When the police arrived at the jail in Port Jervis with Lewis, a crowd reportedly surrounded their wagon and stole Lewis away from the police. Both his hands and feet were bound and he was dragged through the streets of the city by a noose which was placed around his neck. By the time Lewis was hung by the neck from a maple tree, he was reportedly so badly beaten that he was nearly dead already. Several community leaders reportedly tried to dissuade the crowd but other witnesses told a reporter that a prominent physician and state officeholder urged the mob on. Lewis was hung multiple times, taken down, found to still be alive and re-hung. His body was left hanging from the tree for 30 to 60 minutes after his death before being taken down and left in the rain to be picked up by an undertaker.

Foley was taken to the county jail in Goshen, followed by a crowd, and "there [was] talk of lynching him too." One report estimated that there were 250 people on the train platform as he left Port Jervis for Goshen.
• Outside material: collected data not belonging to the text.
File: src/sv/lru_pkg.sv
// Shared types and constants for the LRU frame replacement block.
// No dependencies; every other file imports this package.
package lru_pkg;

    localparam int FRAME_W        = 6;
    localparam int STATUS_W       = 2;
    localparam int DEFAULT_FRAMES = 64;

    typedef logic [FRAME_W-1:0]  t_frame;
    typedef logic [STATUS_W-1:0] t_status;

    localparam t_status STATUS_REF_DONE = 2'd0;
    localparam t_status STATUS_EVICTED  = 2'd1;
    localparam t_status STATUS_EMPTY    = 2'd2;

    // Token that walks down the cell chain during a reference.
    // carry: frame to store in the next cell, key: frame being referenced.
    typedef struct packed {
        logic   vld;
        t_frame carry;
        t_frame key;
    } t_token;

endpackage

File: src/sv/lru_req_if.sv
// Request channel: valid/ready handshake carrying mode and frame number.
// Depends on lru_pkg.
interface lru_req_if
    import lru_pkg::*;
();
    logic   valid;
    logic   ready;
    logic   mode;
    t_frame frame_num;

    modport source (output valid, output mode, output frame_num, input ready);
    modport sink   (input valid, input mode, input frame_num, output ready);
endinterface

File: src/sv/lru_rsp_if.sv
// Response channel: valid/ready handshake carrying victim frame and status.
// Depends on lru_pkg.
interface lru_rsp_if
    import lru_pkg::*;
();
    logic    valid;
    logic    ready;
    t_frame  victim_frame;
    t_status status;

    modport source (output valid, output victim_frame, output status, input ready);
    modport sink   (input valid, input victim_frame, input status, output ready);
endinterface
A crowd also surrounded the county jail into the following morning but Foley was ultimately spared from the lynch mob.

Per a report in the Middletown Times-Press published the following day, public opinion on the lynching was divided but the "majority approve[d] and openly applaud[ed] the work of the lynchers, claiming that a terrible warning was necessary to prevent future repetitions of the same offence." However, according to the same article, "[t]he better sentiment of Port Jervis" was that the lynching was "one of the most disgraceful scenes" ever to occur in the city, if not Orange County.

===Aftermath===
A postmortem examination found that Lewis' neck had not been broken and that he had died of asphyxiation.
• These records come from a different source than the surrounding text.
## src/tbhb_pkg.sv

```systemverilog
`default_nettype none
package tbhb_pkg;

    localparam int TABLE_BITS_DEF = 10;
    localparam int HOME_W         = 16;
    localparam int ENTRY_W        = 59;
    localparam logic [31:0] FIB_MULT = 32'd2654435769;
    localparam logic [2:0]  BACKOFF_MAX = 3'd7;
    localparam logic [7:0]  BASE_RESET  = 8'd4;

    typedef enum logic [1:0] {
        KIND_TICK   = 2'd0,
        KIND_LOOKUP = 2'd1,
        KIND_ADD    = 2'd2,
        KIND_NONE   = 2'd3
    } kind_t;

    typedef enum logic [1:0] {
        BK_CLEAR,
        BK_IDLE,
        BK_LOOK,
        BK_ADD
    } bk_state_t;

    typedef struct packed {
        kind_t              kind;
        logic [31:0]        ident;
        logic [9:0]         slot;
        logic [HOME_W-1:0]  home;
    } item_t;

    typedef struct packed {
        logic clearing;
        logic pop;
    } bk_status_t;

endpackage
`default_nettype wire

```

## src/tbhb_front.sv

```systemverilog
`default_nettype none
module tbhb_front #(
    parameter int TABLE_BITS = tbhb_pkg::TABLE_BITS_DEF
) (
    input  wire logic           clk,
    input  wire logic           rst_n,
    input  wire logic           hold,
    input  wire logic           in_valid,
    output logic                in_ready,
    input  wire logic [1:0]     in_kind,
    input  wire logic [31:0]    in_ident,
    input  wire logic [9:0]     in_slot,
    output logic                q_valid,
    output tbhb_pkg::item_t     q_item,
    input  wire logic           q_pop
);
    tbhb_pkg::item_t q_reg [2];
    logic            wr_ptr_reg, wr_ptr_next;
    logic            rd_ptr_reg, rd_ptr_next;
    logic [1:0]      cnt_reg, cnt_next;
    logic [31:0]     prod;
    tbhb_pkg::item_t item_in;
    logic            push;

    // Fibonacci hash: top TABLE_BITS bits of the low product word.
    assign prod = in_ident * tbhb_pkg::FIB_MULT;
    always_comb
    begin
        item_in.kind  = tbhb_pkg::kind_t'(in_kind);
        item_in.ident = in_ident;
        item_in.slot  = in_slot;
        item_in.home  = tbhb_pkg::HOME_W'(prod >> (32 - TABLE_BITS));
    end

    assign in_ready = !hold && (cnt_reg != 2'd2);
    assign push     = in_valid && in_ready;
    assign q_valid  = (cnt_reg != 2'd0);
    assign q_item   = q_reg[rd_ptr_reg];

    always_comb
    begin
        wr_ptr_next = wr_ptr_reg ^ push;
        rd_ptr_next = rd_ptr_reg ^ q_pop;
        cnt_next    = cnt_reg + {1'b0, push} - {1'b0, q_pop};
    end

    always_ff @(posedge clk)
    begin
        if (push)
        begin
            q_reg[wr_ptr_reg] <= item_in;
        end
    end

    always_ff @(posedge clk or negedge rst_n)
    begin
        if (!rst_n)
        begin
            wr_ptr_reg <= 1'b0;
            rd_ptr_reg <= 1'b0;
            cnt_reg    <= 2'd0;
        end
        else
        begin
            wr_ptr_reg <= wr_ptr_next;
            rd_ptr_reg <= rd_ptr_next;
            cnt_reg    <= cnt_next;
        end
    end
endmodule
`default_nettype wire

```

## config.mk

```make
export PLATFORM = sky130hd
export DESIGN_NAME = tbhb_front
export DESIGN_NICKNAME = d
export VERILOG_FILES = /design/src/tbhb_pkg.sv /design/src/tbhb_front.sv
export SDC_FILE = /design/constraint.sdc
export NUM_CORES = 1
export LEC_CHECK = 0
export CORE_MARGIN = 2
export CORE_UTILIZATION = 59
export CTS_BUF_LIST = sky130_fd_sc_hd__clkbuf_8
export CTS_CLUSTER_SIZE = 14
export DETAILED_ROUTE_END_ITERATION = 16
export DONT_BUFFER_PORTS = 1
export GPL_TIMING_DRIVEN = 0
export PLACE_DENSITY_LB_ADDON = 0.1
export REMOVE_ABC_BUFFERS = 1
export SKIP_CTS_REPAIR_TIMING = 1
export SYNTH_ARGS = -nofsm -noshare
export SYNTH_HDL_FRONTEND = slang
export SYNTH_SLANG_ARGS = --single-unit
```

## constraint.sdc

```tcl
create_clock -name clk -period 2.95 [get_ports clk]
set_input_delay 0.59 -clock clk [delete_from_list [all_inputs] [get_ports clk]]
set_output_delay 0.59 -clock clk [all_outputs]
set_load 0.005 [all_outputs]
```

Yosys cells after proc, flatten, opt, wreduce, memory -nomap -nowiden --
Memory sizes are Yosys's and may differ from the RTL's. Cells that the tools add are included.
Storage, ports and cells: memories 1, output and inout port bits 62, memory bits (writable) 108, bits in registers 4, input port bits 49, logic and storage cells 16
Cells by class: bitwise gates (word level) 2, multiply operators 1, eq/ne operators 1, add/sub/neg operators 2, multiplexer cells 2, reductions and logical operators 4
Memory list:
- q_reg | depth 2, width 54, read ports 1, clocked after memory_dff 0, write ports 1, RTL line tbhb_front.sv:17 | tbhb_pkg::item_t q_reg [2];
Operators by type and width (count):
- 32-bit by 32-bit multiplier with 32-bit output, second input constant | 1
- 2-bit by 1-bit adder with 2-bit output | 1
- 1-bit logical AND | 2
- 1-bit two-way mux | 2
- 2-bit inequality test, second input constant | 1
- 2-bit nonzero test | 1
- 2-bit by 1-bit subtractor with 2-bit output | 1
- 1-bit XOR | 2
- 1-bit zero test | 1

Longest topological paths before layout --
depth in word-level cells 5, gate-level depth with buffers 22, gate-level depth less buffers 22

Worst setup path after synthesis --
No wires, ideal clock.
path kind input to register, start point input port in_ident[6], end point memory q_reg[0][8] (netlist bit), data pin, setup slack -3538 ps, cell stages on the path 22, arrival 6214 ps, required time 2676 ps, path buffers 0, library setup time 274 ps, path through inv_1 -> fa_1 -> inv_1 -> fa_1 -> fa_1 -> inv_1 -> fa_1 -> inv_1 -> fa_1 -> inv_1 -> fa_1 -> inv_1 -> fa_1 -> fa_1 -> ha_1 -> nand4_1 -> o221ai_1 -> a21oi_2 -> o2111ai_2 -> a2111oi_4 -> o41ai_2 -> xor2_1
Between the ends: longest elaborated chain between the ends 1
RTL lines:
- start, declared | RTL line tbhb_front.sv:11 | input wire logic [31:0] in_ident,
- 32-bit by 32-bit multiplier with 32-bit output | RTL line tbhb_front.sv:26 | assign prod = in_ident * tbhb_pkg::FIB_MULT;
- named net prod[30] | RTL line tbhb_front.sv:21 | logic [31:0] prod;
- end, declared | RTL line tbhb_front.sv:17
The timed path passes the listed nets, and every way through them passes these cells.

Final worst setup path --
start point input port in_ident[6], end point memory q_reg[1][8] (netlist bit), data pin
The elaborated chain is that of the path after synthesis.

==> results.ini <==
[yosys]
synth-main-ff-cell=edfxtp_1
syn_avg_cell_area_um2=12.7
synth_cells=1040
ys_top_cells_by_count=inv_1, fa_1, ha_1, edfxtp_1, mux2_2
yosysMostFrequentCell=inv_1
synth_top_area_cell=fa_1
synth.top_cell.area_share=0.346
synth_cell_types=38
synth_edf_count=108
yosysWarnings=0
ys_seq_area_frac=0.254
synthTopCellsByArea=fa_1, edfxtp_1, ha_1
ys_ff_latch=112
async_flop_share=0.0357
syn-cell-area_mm2=0.0132

[clocking]
cts_tree=built
h-tree-depth=3
clk_pin_slew_ns=0.13
clock_latency_ns=0.41
clock_sinks=112
clock_path_buffers=2
numCtsBuffers=9
cts-root-buf=clkbuf_8

[detailed_routing]
vias=7109
final_antenna_net_count=0
vias_per_cell=5.28
wl_per_cell_um=20.3
drc=0
dr.pass1.iters=5
drt_iter0_drc=366
wl_um=27400

[grt]
grt_pass1_vias=8030
grt_pass1_wl_um=44300
gr-total-overflow=0
grt_max_degree=36
antenna_found_initial=0
grt_util_all_layers=0.252

[die]
initial_core_util=0.602
die_x_um=153
rows=54
die_h_um=153
core_mm2=0.0219
io-pin-count=111
fp.dieArea_mm2=0.0236

[finish]
largest_reg_flops=108
num_antenna_cells=0
drive_gt1_frac=0.113
nNetsFinal=1542
area_growth_syn_to_layout_pct=6.42

[setup_path]
crit_type=primary input to flop
critPathMaxStageDelay_ns=0.57
slowest_stage=fa_1
required_ns=3.10
end_kind=flop
arrival_ns=6.68
cp_max_fo=8
path_cells=clkinvlp_4 > fa_1 > inv_1 > fa_2 > fa_1 > inv_2 > fa_1 > inv_2 > fa_1 > inv_2 > fa_1 > inv_1 > fa_2 > fa_2 > ha_4 > nand4_1 > o221ai_2 > a21oi_2 > o2111ai_4 > a2111oi_4 > o41ai_2 > xor2_1
cpMostUsedCell=fa_1
start_kind=primary input

[placement]
gp_congestion=0.905
place_hpwl_um=23300
io_buffer_count=0

[timing]
whs_ns=0.241
setup_slack_ns=-3.58
period_needed_ns=6.53
relSlewSlack=0.618
skew_ns=0.0206
grt_setup_unrepaired=yes
period_share=2.21
fmax_mhz=153
hold_viol=0
tightest_slew_ns=0.572
final_max_slew_viol_count=0
setup_viol=20

[outcome]
status=complete, but fails checks
violations=negative setup slack

[flow_run]
cap_violations=0

[hold_path]
hold_class=primary input to flop

## metal layers
layer / track usage / share of wire
met1: 0.353 / 0.44
met2: 0.407 / 0.48
met3: 0.0525 / 0.058
met4: 0.0642 / 0.019
met5: 0 / 0
## area by class of cell
class                           count  area, um2
Inverter                          315       1200
Multi-Input combinational cell    606       8750
Sequential cell                   112       3340
Fill cell                        1730       7860
Timing Repair Buffer               17        168
Clock inverter                      7       97.6
Tap cell                          280        350
Clock buffer                        9        124
## cells in the final DEF, fill, tap and decap left out, drive strengths merged, types with 3 or more instances in the layout
cell type,netlist,final
o21ai,6,6
clkbuf,6,9
nand4,3,3
conb,1,6
buf,6,16
nor2,7,7
nor3,5,5
xnor2,39,39
dfrtp,4,4
mux2,54,54
fa,228,228
nand2,7,7
inv,315,316
a21oi,11,11
xor2,10,10
a211oi,3,3
clkinvlp,0,4
ha,204,204
edfxtp,108,108
nor2b,3,3
## critical path, delay by kind of cell
| family | cells | cell delay [ns] |
|---|---|---|
| buffers and inverters | 6 | 0.37 |
| XOR/XNOR | 1 | 0.17 |
| AO/OA/AOI/OAI | 5 | 1.18 |
| AND/OR/NAND/NOR | 1 | 0.12 |
| adder cells (fa/ha/maj) | 9 | 4.24 |
## logic make-up (layout without fill, tap and decap cells)
group	count (synthesis)	count (layout)	share of synthesized area
fa+ha+maj	432	432	0.540
compound gates	36	36	0.0221
other cells	1	6	0.000284
flops	112	112	0.254
xor+xnor	49	49	0.0326
buf+inv	327	348	0.0948
mux	55	55	0.0469
simple gates	28	28	0.00997
## stage by stage
stage | worst slack, ns | TNS [ns] | cell area [um2] | instances | util
final | -3.58 | -64.98 | 14000 | 1346 | 0.641
after global placement | -4.08 | -141.05 | 13500 | 1313 | 0.616
after detailed placement | -4.14 | -76.52 | 13600 | 1316 | 0.619
after floorplan | -3.54 | -65.63 | 13100 | 1033 | -
after global routing | -3.73 | -68.30 | 14000 | 1346 | 0.641
after CTS | -3.72 | -68.20 | 13800 | 1332 | 0.629
## path summary, 6_finish.rpt
| path | from | end | slack, ns | cells past startpoint |
|---|---|---|---|---|
| hold reg to reg | cnt_reg[1] | cnt_reg[1] | 0.51 | 1 |
| hold / removal | q_pop | rd_ptr_reg | 0.24 | 1 |
| max in group asynchronous | rst_n | cnt_reg[0] | 2.30 | 1 |
| setup reg to reg | cnt_reg[0] | q_reg[1][2] | 0.88 | 6 |
| min in group asynchronous | rst_n | rd_ptr_reg | 0.44 | 1 |
| setup / recovery | in_ident[6] | q_reg[1][8] | -3.58 | 22 |
Power is left out: the tool's default activity adds up to more than one toggle a clock period on the data nets, which glitch-free logic cannot reach.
An inquest was held and most or all of the witnesses testified to the coroner's jury that they were trying to help the police to get Lewis back into custody and away from the mob. One man testified that he removed the noose from Lewis' neck several times only for the crowd to replace it, though he claimed not to recognize any of the participants. The coroner claimed never to have seen anything so remarkable as a man being lynched despite no testimony that any of the "1,000 or more people" present interfered with the efforts of the police to protect him. The jury returned a verdict that he was hung by a "person or persons unknown to the jury."